26

The underside of the crackle-glazed altocumulus cloud cover gleamed dark orange in the early summer evening. An infinite number of small, just barely separated wisps plunged Lilla Värtan and all of Lidingö into a strange, fractured, bewitching twilight. It was as if the sky were pressing down with superhuman force.

Gunnar Nyberg, sitting in a police car up on Lidingö Bridge, thought he’d never seen such a glow before. It had a fateful music about it.

Maybe it’s my time to die, he thought, then shook off the idea.

He was on his way to the villa of Lovisedal board chairman Jacob Lidner in Mölna, located on the southern spit of Lidingö. Arto Söderstedt had the night watch; he would be gazing out across the water as he sat in that living room that radiated resistance to the police presence. Nyberg sympathized with the living room.

He had nothing to do and had decided on his own initiative to spend the night keeping Söderstedt company. There were worse things he could be doing. Besides, he was feeling an acute need for human companionship. Loneliness had suddenly overwhelmed him and sucked the breath from his throat, propelling him inexorably out into this appallingly lovely early summer evening. The beauty on the Lidingö Bridge took his breath away again.

After the bridge Gunnar Nyberg turned right and took Södra Kungsvägen all the way out to Mölna. When he caught sight of Lidner’s palatial villa, he stopped the car, parking it a safe distance away on the little entrance drive. Dusk had fallen. The peculiar cloud formations now glowed only faintly; then during the minute it took him to walk to the house, they disappeared entirely.

He reached the hedge surrounding the garden. The gate appeared in the middle of all the vegetation. It was ajar. He opened it all the way and stepped into the yard.

Out of the corner of his eye, off to the left, he saw a faint movement, and long before the pain hit him, he heard the dull pop of a gun with a silencer.

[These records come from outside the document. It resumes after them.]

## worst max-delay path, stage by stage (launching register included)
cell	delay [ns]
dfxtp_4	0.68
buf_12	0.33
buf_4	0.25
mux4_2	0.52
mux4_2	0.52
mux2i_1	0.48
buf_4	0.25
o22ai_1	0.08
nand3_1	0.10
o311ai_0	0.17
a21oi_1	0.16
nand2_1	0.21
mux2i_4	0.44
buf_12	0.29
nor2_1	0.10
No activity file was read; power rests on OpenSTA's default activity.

He threw his huge body full length onto the gravel path and pulled out his service weapon. Yet another shot whined right over his head.

Something was ignited in Gunnar Nyberg’s eyes.

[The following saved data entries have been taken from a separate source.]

## src/rtl/fsl_defs.vh

```
// constants for the fieldbus slave state and indicator block
`ifndef FSL_DEFS_VH
`define FSL_DEFS_VH

// communication state codes, 4 bits wide
`define FSL_ST_W 4
`define FSL_ST_INIT 4'h1
`define FSL_ST_PREOP 4'h2
`define FSL_ST_BOOT 4'h3
`define FSL_ST_SAFEOP 4'h4
`define FSL_ST_OP 4'h8

// clock period and pattern base tick
`define FSL_CLK_PERIOD_NS 8
`define FSL_TICK_TIME_NS 50000000
`define FSL_TICK_CYCLES (`FSL_TICK_TIME_NS / `FSL_CLK_PERIOD_NS)

// pattern frame in ticks: one pattern period is 24 ticks (1.2 s)
`define FSL_PHASE_W 5
`define FSL_PHASE_LAST 5'h17
// blink: 4 ticks on, 4 ticks off
`define FSL_BLINK_BIT 2
// single flash: on while phase below 4
`define FSL_FLASH1_END 5'h04
// double flash: second flash from phase 8 to 11
`define FSL_FLASH2_START 5'h08
`define FSL_FLASH2_END 5'h0C

// indicator reset values
`define FSL_LED_OFF 1'h0

`endif

```

## src/rtl/fsl_node.v

```verilog
// fieldbus slave communication state control, frame gating and LEDs
//
// Function
// RULE1: outgoing bytes replace passing frame bytes on the fly, no storing.
// RULE2: process data moves each frame; mailbox handled whenever it comes.
// RULE3: five states; only master requests change the state.
// RULE4: bootstrap accepts only file-transfer mailbox traffic, nothing else.
// RULE5: bootstrap reachable only from Init; otherwise an invalid transition.
// RULE6: Init allows neither mailbox nor process data.
// RULE7: Pre-Operational allows mailbox only.
// RULE8: Safe-Operational: mailbox, send process data, ignore received data.
// RULE9: Operational: mailbox and process data both ways.
// RULE10: four indicators: two link, one state (green) and one error (red).
// RULE11: link LED off no link, flicker with traffic, on when idle.
// RULE12: first link LED is input port, second is output port.
// RULE13: state LED off, blink, single flash, on for Init..Operational.
// RULE14: error LED off when clean, blinks after an invalid request.
// RULE15: error LED single flash on clock sync error.
// RULE16: error LED double flash on watchdog error.
// RULE17: error LED steady on during servo alarm.
// RULE18: all patterns come from one shared counter-based generator.
// RULE19: error LED shows most severe: alarm, watchdog, sync, invalid.
`timescale 1ns/1ps
`include "fsl_defs.vh"

module fsl_node #(
    parameter TICK_CYCLES = `FSL_TICK_CYCLES
) (
    // clock and reset
    input wire clk_in,
    input wire reset_n_in,
    // master state requests
    input wire req_valid_in,
    input wire [`FSL_ST_W-1:0] req_state_in,
    input wire bad_setting_in,
    // passing frame stream
    input wire frm_valid_in,
    input wire [7:0] frm_data_in,
    input wire frm_tx_slot_in,
    input wire frm_rx_slot_in,
    input wire [7:0] tx_pdo_data_in,
    // mailbox requests
    input wire mbx_valid_in,
    input wire mbx_foe_in,
    // port pins from the physical layer
    input wire in_link_in,
    input wire in_act_in,
    input wire out_link_in,
    input wire out_act_in,
    // drive error conditions
    input wire sync_err_in,
    input wire wdog_err_in,
    input wire servo_alarm_in,
    // state report
    output reg [`FSL_ST_W-1:0] state_out,
    output reg req_done_out,
    output reg req_bad_out,
    // passing frame stream
    output reg frm_valid_out,
    output reg [7:0] frm_data_out,
    output reg tx_pdo_take_out,
    output reg rx_pdo_valid_out,
    output reg [7:0] rx_pdo_data_out,
    // mailbox answers
    output reg mbx_accept_out,
    output reg mbx_reject_out,
    // indicators
    output reg in_port_link_indicator_out,
    output reg out_port_link_indicator_out,
    output reg state_led_out,
    output reg error_led_out
);

    reg [`FSL_ST_W-1:0] state;
    reg [`FSL_ST_W-1:0] next_state;
    reg next_bad;
    reg bad_req;
    reg [2:0] in_link_s;
    reg [2:0] in_act_s;
    reg [2:0] out_link_s;
    reg [2:0] out_act_s;
    reg in_link;
    reg in_act;
    reg out_link;
    reg out_act;
    reg in_seen;
    reg out_seen;
    reg in_busy;
    reg out_busy;
    wire tick;
    wire flicker;
    wire blink;
    wire flash1;
    wire flash2;
    wire mbx_ok;
    wire tx_ok;
    wire rx_ok;

    // known state code check
    function is_state;
        input [`FSL_ST_W-1:0] s;
        begin
            is_state = (s == `FSL_ST_INIT) || (s == `FSL_ST_PREOP) ||
                (s == `FSL_ST_BOOT) || (s == `FSL_ST_SAFEOP) ||
                (s == `FSL_ST_OP);
        end
    endfunction

    // link indicator from link level and recent traffic
    function link_led;
        input link;
        input busy;
        input flick;
        begin
            if (!link)
                link_led = 1'b0;
            else if (busy)
                link_led = flick;
            else
                link_led = 1'b1;
        end
    endfunction

    // shared pattern source for every indicator
    fsl_pattern #(
        .TICK_CYCLES(TICK_CYCLES)
    ) u_pattern (
        .clk_in(clk_in),
        .reset_n_in(reset_n_in),
        .tick_out(tick),
        .flicker_out(flicker),
        .blink_out(blink),
        .flash1_out(flash1),
        .flash2_out(flash2)
    ); // [RULE18]

    // transition decode; upward moves go one step, downward moves are free
    always @* begin
        next_state = state;
        next_bad = 1'b0;
        if (req_valid_in && (req_state_in != state)) begin
            if (!is_state(req_state_in)) begin
                next_bad = 1'b1;
            end else if (req_state_in == `FSL_ST_BOOT) begin
                if (state == `FSL_ST_INIT)
                    next_state = `FSL_ST_BOOT;
                else
                    next_bad = 1'b1; // [RULE5]
            end else if (state == `FSL_ST_BOOT) begin
                // leaving bootstrap only back to Init
                if (req_state_in == `FSL_ST_INIT)
                    next_state = `FSL_ST_INIT;
                else
                    next_bad = 1'b1;
            end else begin
                case (req_state_in)
                    `FSL_ST_INIT: next_state = req_state_in;
                    `FSL_ST_PREOP: next_state = req_state_in;
                    `FSL_ST_SAFEOP: begin
                        if (state != `FSL_ST_INIT)
                            next_state = req_state_in;
                        else
                            next_bad = 1'b1;
                    end
                    `FSL_ST_OP: begin
                        if (state == `FSL_ST_SAFEOP)
                            next_state = req_state_in;
                        else
                            next_bad = 1'b1;
                    end
                    default: next_bad = 1'b1;
                endcase
            end
        end
    end

    // state register; moves only on a master request [RULE3]
    always @(posedge clk_in or negedge reset_n_in) begin
        if (!reset_n_in) begin
            state <= `FSL_ST_INIT;
            state_out <= `FSL_ST_INIT;
            req_done_out <= 1'b0;
            req_bad_out <= 1'b0;
        end else begin
            state <= next_state; // [RULE3]
            state_out <= next_state;
            req_done_out <= req_valid_in && !next_bad;
            req_bad_out <= next_bad;
        end
    end

    // invalid request flag: a new fault wins over the clear by a good
    // request arriving in the same cycle
    always @(posedge clk_in or negedge reset_n_in) begin
        if (!reset_n_in)
            bad_req <= 1'b0;
        else if (next_bad || bad_setting_in)
            bad_req <= 1'b1; // [RULE14]
        else if (req_valid_in)
            bad_req <= 1'b0;
    end

    // what each state lets through
    assign mbx_ok = (state == `FSL_ST_PREOP) || (state == `FSL_ST_SAFEOP) ||
        (state == `FSL_ST_OP); // [RULE6] [RULE7] [RULE8] [RULE9]
    assign tx_ok = (state == `FSL_ST_SAFEOP) ||
        (state == `FSL_ST_OP); // [RULE7] [RULE8] [RULE9]
    assign rx_ok = (state == `FSL_ST_OP); // [RULE8] [RULE9]

    // mailbox answered in the cycle after it shows, whenever it shows
    always @(posedge clk_in or negedge reset_n_in) begin
        if (!reset_n_in) begin
            mbx_accept_out <= 1'b0;
            mbx_reject_out <= 1'b0;
        end else if (mbx_valid_in) begin
            if (mbx_ok || ((state == `FSL_ST_BOOT) && mbx_foe_in)) begin
                mbx_accept_out <= 1'b1; // [RULE2] [RULE4]
                mbx_reject_out <= 1'b0;
            end else begin
                mbx_accept_out <= 1'b0;
                mbx_reject_out <= 1'b1; // [RULE4] [RULE6]
            end
        end else begin
            mbx_accept_out <= 1'b0;
            mbx_reject_out <= 1'b0;
        end
    end

    // one-byte pass-through: a slot byte is replaced as it goes by, so
    // latency stays one cycle whatever the frame length
    always @(posedge clk_in or negedge reset_n_in) begin
        if (!reset_n_in) begin
            frm_valid_out <= 1'b0;
            frm_data_out <= 8'h00;
            tx_pdo_take_out <= 1'b0;
            rx_pdo_valid_out <= 1'b0;
            rx_pdo_data_out <= 8'h00;
        end else begin
            frm_valid_out <= frm_valid_in;
            tx_pdo_take_out <= frm_valid_in && frm_tx_slot_in && tx_ok;
            if (frm_valid_in && frm_tx_slot_in && tx_ok)
                frm_data_out <= tx_pdo_data_in; // [RULE1] [RULE2]
            else
                frm_data_out <= frm_data_in;
            rx_pdo_valid_out <= frm_valid_in && frm_rx_slot_in && rx_ok;
            if (frm_valid_in && frm_rx_slot_in && rx_ok)
                rx_pdo_data_out <= frm_data_in; // [RULE9]
        end
    end

    // port pins: three-stage synchronisers; a level counts once the
    // second and third stages agree
    always @(posedge clk_in or negedge reset_n_in) begin
        if (!reset_n_in) begin
            in_link_s <= 3'h0;
            in_act_s <= 3'h0;
            out_link_s <= 3'h0;
            out_act_s <= 3'h0;
            in_link <= 1'b0;
            in_act <= 1'b0;
            out_link <= 1'b0;
            out_act <= 1'b0;
        end else begin
            in_link_s <= {in_link_s[1:0], in_link_in};
            in_act_s <= {in_act_s[1:0], in_act_in};
            out_link_s <= {out_link_s[1:0], out_link_in};
            out_act_s <= {out_act_s[1:0], out_act_in};
            if (in_link_s[1] == in_link_s[2])
                in_link <= in_link_s[2];
            if (in_act_s[1] == in_act_s[2])
                in_act <= in_act_s[2];
            if (out_link_s[1] == out_link_s[2])
                out_link <= out_link_s[2];
            if (out_act_s[1] == out_act_s[2])
                out_act <= out_act_s[2];
        end
    end

    // traffic seen within one tick keeps the port flickering a tick
    // longer; short bursts would otherwise be invisible
    always @(posedge clk_in or negedge reset_n_in) begin
        if (!reset_n_in) begin
            in_seen <= 1'b0;
            out_seen <= 1'b0;
            in_busy <= 1'b0;
            out_busy <= 1'b0;
        end else if (tick) begin
            in_busy <= in_seen || in_act;
            out_busy <= out_seen || out_act;
            in_seen <= 1'b0;
            out_seen <= 1'b0;
        end else begin
            in_seen <= in_seen || in_act;
            out_seen <= out_seen || out_act;
        end
    end

    // indicators, all registered
    always @(posedge clk_in or negedge reset_n_in) begin
        if (!reset_n_in) begin
            in_port_link_indicator_out <= `FSL_LED_OFF;
            out_port_link_indicator_out <= `FSL_LED_OFF;
            state_led_out <= `FSL_LED_OFF;
            error_led_out <= `FSL_LED_OFF;
        end else begin
            in_port_link_indicator_out <=
                link_led(in_link, in_busy, flicker); // [RULE11] [RULE12]
            out_port_link_indicator_out <=
                link_led(out_link, out_busy, flicker); // [RULE11] [RULE12]
            // bootstrap shows like Init: not a running state
            case (state)
                `FSL_ST_PREOP: state_led_out <= blink; // [RULE13]
                `FSL_ST_SAFEOP: state_led_out <= flash1; // [RULE13]
                `FSL_ST_OP: state_led_out <= 1'b1; // [RULE13]
                default: state_led_out <= `FSL_LED_OFF; // [RULE13]
            endcase
            // most severe error first [RULE19] [RULE10]
            if (servo_alarm_in)
                error_led_out <= 1'b1; // [RULE17]
            else if (wdog_err_in)
                error_led_out <= flash2; // [RULE16]
            else if (sync_err_in)
                error_led_out <= flash1; // [RULE15]
            else if (bad_req)
                error_led_out <= blink; // [RULE14]
            else
                error_led_out <= `FSL_LED_OFF; // [RULE14]
        end
    end

endmodule // fsl_node

```

## src/rtl/fsl_pattern.v

```verilog
// shared pattern generator for flicker, blink, single and double flash
`timescale 1ns/1ps
`include "fsl_defs.vh"

module fsl_pattern #(
    parameter TICK_CYCLES = `FSL_TICK_CYCLES
) (
    // clock and reset
    input wire clk_in,
    input wire reset_n_in,
    // patterns
    output reg tick_out,
    output reg flicker_out,
    output reg blink_out,
    output reg flash1_out,
    output reg flash2_out
);

    reg [31:0] pre;
    reg [`FSL_PHASE_W-1:0] phase;
    wire pre_done;

    assign pre_done = (pre == TICK_CYCLES - 1);

    // prescaler and phase counter; every pattern derives from one phase
    // so all indicators stay in step with each other
    always @(posedge clk_in or negedge reset_n_in) begin
        if (!reset_n_in) begin
            pre <= 32'h00000000;
            phase <= {`FSL_PHASE_W{1'b0}};
            tick_out <= 1'b0;
        end else begin
            tick_out <= pre_done;
            if (pre_done) begin
                pre <= 32'h00000000;
                if (phase == `FSL_PHASE_LAST)
                    phase <= {`FSL_PHASE_W{1'b0}};
                else
                    phase <= phase + 1'b1;
            end else begin
                pre <= pre + 32'h00000001;
            end
        end
    end

    // decode the phase into the four on/off patterns [RULE18]
    always @(posedge clk_in or negedge reset_n_in) begin
        if (!reset_n_in) begin
            flicker_out <= 1'b0;
            blink_out <= 1'b0;
            flash1_out <= 1'b0;
            flash2_out <= 1'b0;
        end else begin
            flicker_out <= phase[0];
            blink_out <= ~phase[`FSL_BLINK_BIT];
            flash1_out <= (phase < `FSL_FLASH1_END);
            flash2_out <= (phase < `FSL_FLASH1_END) ||
                ((phase >= `FSL_FLASH2_START) &&
                 (phase < `FSL_FLASH2_END));
        end
    end

endmodule // fsl_pattern

```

He got up and with a wild bellow ran like a crazed buffalo, firing one shot after another at the spot where he’d seen the movement a couple of seconds earlier.

A car started up a little farther down the road. He heard it approaching. He tossed aside his empty gun and, still bellowing, crashed like a bulldozer right through the thick hedge and came out onto the road just as the car came up.

Gunnar Nyberg tackled it like a professional hockey player.

He hurled his furious giant’s body against the left side of the accelerating vehicle. It flung him off, and he landed with his face pressed to the asphalt.

The pain came. His field of vision was shrinking drastically, but he saw the car drive into a lamppost a dozen yards away.

Arto Söderstedt, with gun raised, rushed over to the car, yanked the driver out, and pulled him over to the other side of the road. The last thing Nyberg saw before everything vanished in a sea of fire was Alexander Bryusov’s bloody face being dragged across the asphalt.

Maybe it’s my time to die, thought Gunnar Nyberg, and he was gone.